• _What you need to do_
Lines that include the word "majority" should be copied from the listing that follows.

Records for this exercise section start

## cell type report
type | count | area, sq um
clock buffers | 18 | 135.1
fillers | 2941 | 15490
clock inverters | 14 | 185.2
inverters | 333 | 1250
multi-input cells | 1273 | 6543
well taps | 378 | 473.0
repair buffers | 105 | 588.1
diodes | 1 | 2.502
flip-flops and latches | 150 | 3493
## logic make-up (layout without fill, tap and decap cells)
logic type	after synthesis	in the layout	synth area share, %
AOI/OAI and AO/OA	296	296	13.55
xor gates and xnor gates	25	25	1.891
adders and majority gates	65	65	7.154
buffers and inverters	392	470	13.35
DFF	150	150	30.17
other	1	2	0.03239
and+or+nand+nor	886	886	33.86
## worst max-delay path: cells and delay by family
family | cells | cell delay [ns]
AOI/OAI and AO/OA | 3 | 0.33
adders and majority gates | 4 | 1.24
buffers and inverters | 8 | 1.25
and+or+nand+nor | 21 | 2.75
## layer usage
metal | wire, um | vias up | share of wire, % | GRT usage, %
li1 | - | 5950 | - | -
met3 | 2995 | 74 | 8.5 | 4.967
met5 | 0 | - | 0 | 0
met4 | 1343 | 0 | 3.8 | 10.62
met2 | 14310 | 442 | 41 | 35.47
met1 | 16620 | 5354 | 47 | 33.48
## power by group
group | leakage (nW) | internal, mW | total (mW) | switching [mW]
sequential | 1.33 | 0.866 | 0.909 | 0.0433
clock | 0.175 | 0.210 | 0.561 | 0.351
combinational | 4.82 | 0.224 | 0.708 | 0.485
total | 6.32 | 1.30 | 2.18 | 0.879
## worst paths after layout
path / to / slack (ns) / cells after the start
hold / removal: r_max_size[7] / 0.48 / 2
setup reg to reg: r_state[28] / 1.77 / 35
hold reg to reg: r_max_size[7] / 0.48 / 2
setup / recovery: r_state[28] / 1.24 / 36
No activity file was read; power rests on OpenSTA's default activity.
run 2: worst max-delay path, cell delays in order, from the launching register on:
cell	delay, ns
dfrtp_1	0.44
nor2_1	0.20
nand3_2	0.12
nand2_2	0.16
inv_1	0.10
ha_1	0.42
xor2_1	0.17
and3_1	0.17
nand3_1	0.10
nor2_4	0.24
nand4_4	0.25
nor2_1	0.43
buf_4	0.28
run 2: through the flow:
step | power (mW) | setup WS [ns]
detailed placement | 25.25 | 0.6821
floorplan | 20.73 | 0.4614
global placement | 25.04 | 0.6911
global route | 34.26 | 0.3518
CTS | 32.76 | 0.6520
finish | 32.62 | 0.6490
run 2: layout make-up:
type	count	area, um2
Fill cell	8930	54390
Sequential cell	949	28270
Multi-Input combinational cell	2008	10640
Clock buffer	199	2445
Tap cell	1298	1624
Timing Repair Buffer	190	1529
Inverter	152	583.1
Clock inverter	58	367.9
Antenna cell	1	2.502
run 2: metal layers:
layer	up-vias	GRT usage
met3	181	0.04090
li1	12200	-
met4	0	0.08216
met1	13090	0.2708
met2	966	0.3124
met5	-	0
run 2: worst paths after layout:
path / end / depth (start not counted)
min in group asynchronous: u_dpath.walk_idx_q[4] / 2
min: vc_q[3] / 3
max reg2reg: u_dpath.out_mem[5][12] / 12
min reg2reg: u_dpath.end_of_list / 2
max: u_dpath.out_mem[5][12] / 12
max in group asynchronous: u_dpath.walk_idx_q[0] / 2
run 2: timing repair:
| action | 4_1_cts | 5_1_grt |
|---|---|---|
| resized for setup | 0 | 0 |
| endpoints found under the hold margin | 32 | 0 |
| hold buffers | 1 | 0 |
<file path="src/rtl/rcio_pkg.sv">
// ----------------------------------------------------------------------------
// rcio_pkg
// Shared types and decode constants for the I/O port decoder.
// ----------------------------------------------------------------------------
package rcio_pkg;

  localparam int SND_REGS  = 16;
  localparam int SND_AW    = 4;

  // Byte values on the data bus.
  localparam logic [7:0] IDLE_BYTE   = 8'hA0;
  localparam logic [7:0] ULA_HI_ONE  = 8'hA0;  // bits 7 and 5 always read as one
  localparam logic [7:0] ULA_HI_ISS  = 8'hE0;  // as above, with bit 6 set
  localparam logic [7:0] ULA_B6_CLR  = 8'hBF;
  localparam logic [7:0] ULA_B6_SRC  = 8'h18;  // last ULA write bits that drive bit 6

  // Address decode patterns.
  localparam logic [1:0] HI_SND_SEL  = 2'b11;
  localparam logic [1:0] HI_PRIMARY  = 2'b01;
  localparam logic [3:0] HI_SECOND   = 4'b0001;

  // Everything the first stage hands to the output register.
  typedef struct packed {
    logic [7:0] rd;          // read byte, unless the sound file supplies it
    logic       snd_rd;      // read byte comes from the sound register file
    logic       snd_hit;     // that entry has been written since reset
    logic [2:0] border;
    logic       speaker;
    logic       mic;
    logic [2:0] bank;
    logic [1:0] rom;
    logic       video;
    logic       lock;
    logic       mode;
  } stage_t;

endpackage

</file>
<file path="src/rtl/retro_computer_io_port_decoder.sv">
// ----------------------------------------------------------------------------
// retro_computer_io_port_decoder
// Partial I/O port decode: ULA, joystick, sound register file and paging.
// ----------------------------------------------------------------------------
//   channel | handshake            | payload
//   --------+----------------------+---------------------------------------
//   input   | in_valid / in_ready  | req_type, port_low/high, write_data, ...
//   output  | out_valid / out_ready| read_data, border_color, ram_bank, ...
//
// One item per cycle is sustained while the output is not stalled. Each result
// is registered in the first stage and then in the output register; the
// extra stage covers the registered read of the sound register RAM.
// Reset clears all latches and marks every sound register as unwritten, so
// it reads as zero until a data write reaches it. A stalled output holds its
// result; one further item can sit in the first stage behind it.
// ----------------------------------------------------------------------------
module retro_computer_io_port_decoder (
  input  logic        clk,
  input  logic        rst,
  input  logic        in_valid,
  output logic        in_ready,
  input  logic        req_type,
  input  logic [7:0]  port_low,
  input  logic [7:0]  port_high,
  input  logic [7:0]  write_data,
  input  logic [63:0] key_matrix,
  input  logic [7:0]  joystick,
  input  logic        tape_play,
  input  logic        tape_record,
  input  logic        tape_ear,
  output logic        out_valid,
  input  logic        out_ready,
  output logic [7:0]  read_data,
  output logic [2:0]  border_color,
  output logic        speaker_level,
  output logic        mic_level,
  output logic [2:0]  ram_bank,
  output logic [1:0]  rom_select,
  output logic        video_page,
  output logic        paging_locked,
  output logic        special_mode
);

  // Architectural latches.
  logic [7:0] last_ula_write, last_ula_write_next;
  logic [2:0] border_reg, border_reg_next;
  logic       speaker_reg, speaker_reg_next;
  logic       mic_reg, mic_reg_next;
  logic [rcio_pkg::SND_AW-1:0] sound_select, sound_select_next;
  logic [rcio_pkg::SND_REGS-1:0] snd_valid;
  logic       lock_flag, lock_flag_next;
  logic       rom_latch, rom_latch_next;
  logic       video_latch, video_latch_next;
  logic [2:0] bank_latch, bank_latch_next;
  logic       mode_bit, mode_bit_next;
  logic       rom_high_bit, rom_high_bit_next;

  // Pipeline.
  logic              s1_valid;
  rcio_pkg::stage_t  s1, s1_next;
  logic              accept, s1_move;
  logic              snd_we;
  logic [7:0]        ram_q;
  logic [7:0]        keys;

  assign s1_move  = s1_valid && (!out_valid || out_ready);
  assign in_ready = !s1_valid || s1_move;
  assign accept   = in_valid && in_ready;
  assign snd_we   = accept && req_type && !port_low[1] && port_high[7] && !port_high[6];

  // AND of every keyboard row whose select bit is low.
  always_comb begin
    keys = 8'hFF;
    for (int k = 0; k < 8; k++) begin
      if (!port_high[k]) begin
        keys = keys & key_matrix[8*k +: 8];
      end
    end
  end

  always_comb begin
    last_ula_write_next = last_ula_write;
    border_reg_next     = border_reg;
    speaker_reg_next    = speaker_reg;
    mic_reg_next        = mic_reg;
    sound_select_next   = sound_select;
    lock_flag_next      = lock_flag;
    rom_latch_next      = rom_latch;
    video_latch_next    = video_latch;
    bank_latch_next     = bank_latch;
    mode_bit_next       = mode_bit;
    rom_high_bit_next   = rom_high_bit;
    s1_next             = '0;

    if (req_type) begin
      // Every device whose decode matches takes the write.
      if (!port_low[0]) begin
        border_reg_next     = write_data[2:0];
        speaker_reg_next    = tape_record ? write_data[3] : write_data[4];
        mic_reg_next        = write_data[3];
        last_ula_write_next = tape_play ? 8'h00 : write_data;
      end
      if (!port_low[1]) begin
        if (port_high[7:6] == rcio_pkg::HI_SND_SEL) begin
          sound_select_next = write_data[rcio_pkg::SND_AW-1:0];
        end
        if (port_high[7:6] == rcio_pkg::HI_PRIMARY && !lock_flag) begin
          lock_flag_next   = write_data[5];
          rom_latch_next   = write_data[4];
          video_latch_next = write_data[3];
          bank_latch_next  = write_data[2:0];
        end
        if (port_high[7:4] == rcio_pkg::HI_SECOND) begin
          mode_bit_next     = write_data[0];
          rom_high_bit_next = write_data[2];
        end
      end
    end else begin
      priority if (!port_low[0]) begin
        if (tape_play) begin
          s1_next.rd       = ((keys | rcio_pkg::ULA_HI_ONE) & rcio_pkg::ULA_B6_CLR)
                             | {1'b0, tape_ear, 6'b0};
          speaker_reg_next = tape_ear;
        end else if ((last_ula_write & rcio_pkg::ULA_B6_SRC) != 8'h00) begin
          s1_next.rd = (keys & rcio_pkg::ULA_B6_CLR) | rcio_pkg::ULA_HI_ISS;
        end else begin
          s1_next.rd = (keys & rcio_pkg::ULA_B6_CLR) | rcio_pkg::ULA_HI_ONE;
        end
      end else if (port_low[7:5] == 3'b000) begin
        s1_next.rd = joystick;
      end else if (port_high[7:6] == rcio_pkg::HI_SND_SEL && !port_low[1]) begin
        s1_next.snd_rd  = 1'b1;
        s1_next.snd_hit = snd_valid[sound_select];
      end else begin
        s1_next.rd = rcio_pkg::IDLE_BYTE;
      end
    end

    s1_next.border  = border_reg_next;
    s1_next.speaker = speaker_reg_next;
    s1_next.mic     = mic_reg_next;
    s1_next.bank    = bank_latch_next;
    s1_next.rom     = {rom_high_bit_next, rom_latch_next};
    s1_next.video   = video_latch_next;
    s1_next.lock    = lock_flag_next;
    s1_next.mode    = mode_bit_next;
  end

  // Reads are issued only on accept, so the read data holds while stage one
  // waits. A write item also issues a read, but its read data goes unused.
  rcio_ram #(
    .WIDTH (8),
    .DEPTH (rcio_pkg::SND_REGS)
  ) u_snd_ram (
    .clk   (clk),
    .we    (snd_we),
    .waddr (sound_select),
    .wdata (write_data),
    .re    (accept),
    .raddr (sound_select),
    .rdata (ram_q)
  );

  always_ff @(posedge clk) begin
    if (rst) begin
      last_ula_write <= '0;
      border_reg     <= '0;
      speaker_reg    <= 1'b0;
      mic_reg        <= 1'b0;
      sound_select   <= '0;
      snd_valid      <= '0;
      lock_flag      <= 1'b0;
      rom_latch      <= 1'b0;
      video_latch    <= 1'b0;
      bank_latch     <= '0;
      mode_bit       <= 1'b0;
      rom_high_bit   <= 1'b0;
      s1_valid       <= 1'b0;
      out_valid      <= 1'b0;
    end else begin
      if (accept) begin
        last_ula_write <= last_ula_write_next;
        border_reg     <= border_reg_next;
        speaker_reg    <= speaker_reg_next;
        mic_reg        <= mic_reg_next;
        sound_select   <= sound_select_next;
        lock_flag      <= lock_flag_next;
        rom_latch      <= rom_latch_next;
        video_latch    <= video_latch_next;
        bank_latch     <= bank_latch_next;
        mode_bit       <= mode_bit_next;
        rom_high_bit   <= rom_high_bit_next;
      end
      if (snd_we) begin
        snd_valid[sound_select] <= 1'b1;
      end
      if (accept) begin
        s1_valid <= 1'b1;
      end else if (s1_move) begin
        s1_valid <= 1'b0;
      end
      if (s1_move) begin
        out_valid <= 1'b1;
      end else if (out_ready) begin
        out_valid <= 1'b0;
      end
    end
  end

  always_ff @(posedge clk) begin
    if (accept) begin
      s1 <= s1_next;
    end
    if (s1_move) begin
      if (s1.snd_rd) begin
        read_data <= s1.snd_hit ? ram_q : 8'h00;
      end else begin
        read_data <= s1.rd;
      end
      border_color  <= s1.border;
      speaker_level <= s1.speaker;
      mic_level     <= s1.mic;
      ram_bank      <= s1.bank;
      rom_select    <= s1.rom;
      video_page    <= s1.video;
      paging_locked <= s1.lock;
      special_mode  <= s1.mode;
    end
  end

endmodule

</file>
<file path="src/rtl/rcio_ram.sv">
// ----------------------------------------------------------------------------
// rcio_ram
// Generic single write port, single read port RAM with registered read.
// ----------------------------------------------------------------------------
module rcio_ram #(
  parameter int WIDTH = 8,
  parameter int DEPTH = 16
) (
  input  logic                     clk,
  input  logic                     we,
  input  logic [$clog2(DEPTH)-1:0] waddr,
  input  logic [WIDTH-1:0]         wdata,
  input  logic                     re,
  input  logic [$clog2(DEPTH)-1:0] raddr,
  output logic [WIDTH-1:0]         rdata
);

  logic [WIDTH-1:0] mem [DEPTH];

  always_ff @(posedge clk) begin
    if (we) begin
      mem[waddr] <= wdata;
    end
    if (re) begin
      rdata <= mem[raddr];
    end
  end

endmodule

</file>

Records for this exercise section end

• _Task answer_
adders and majority gates	65	65	7.154
adders and majority gates | 4 | 1.24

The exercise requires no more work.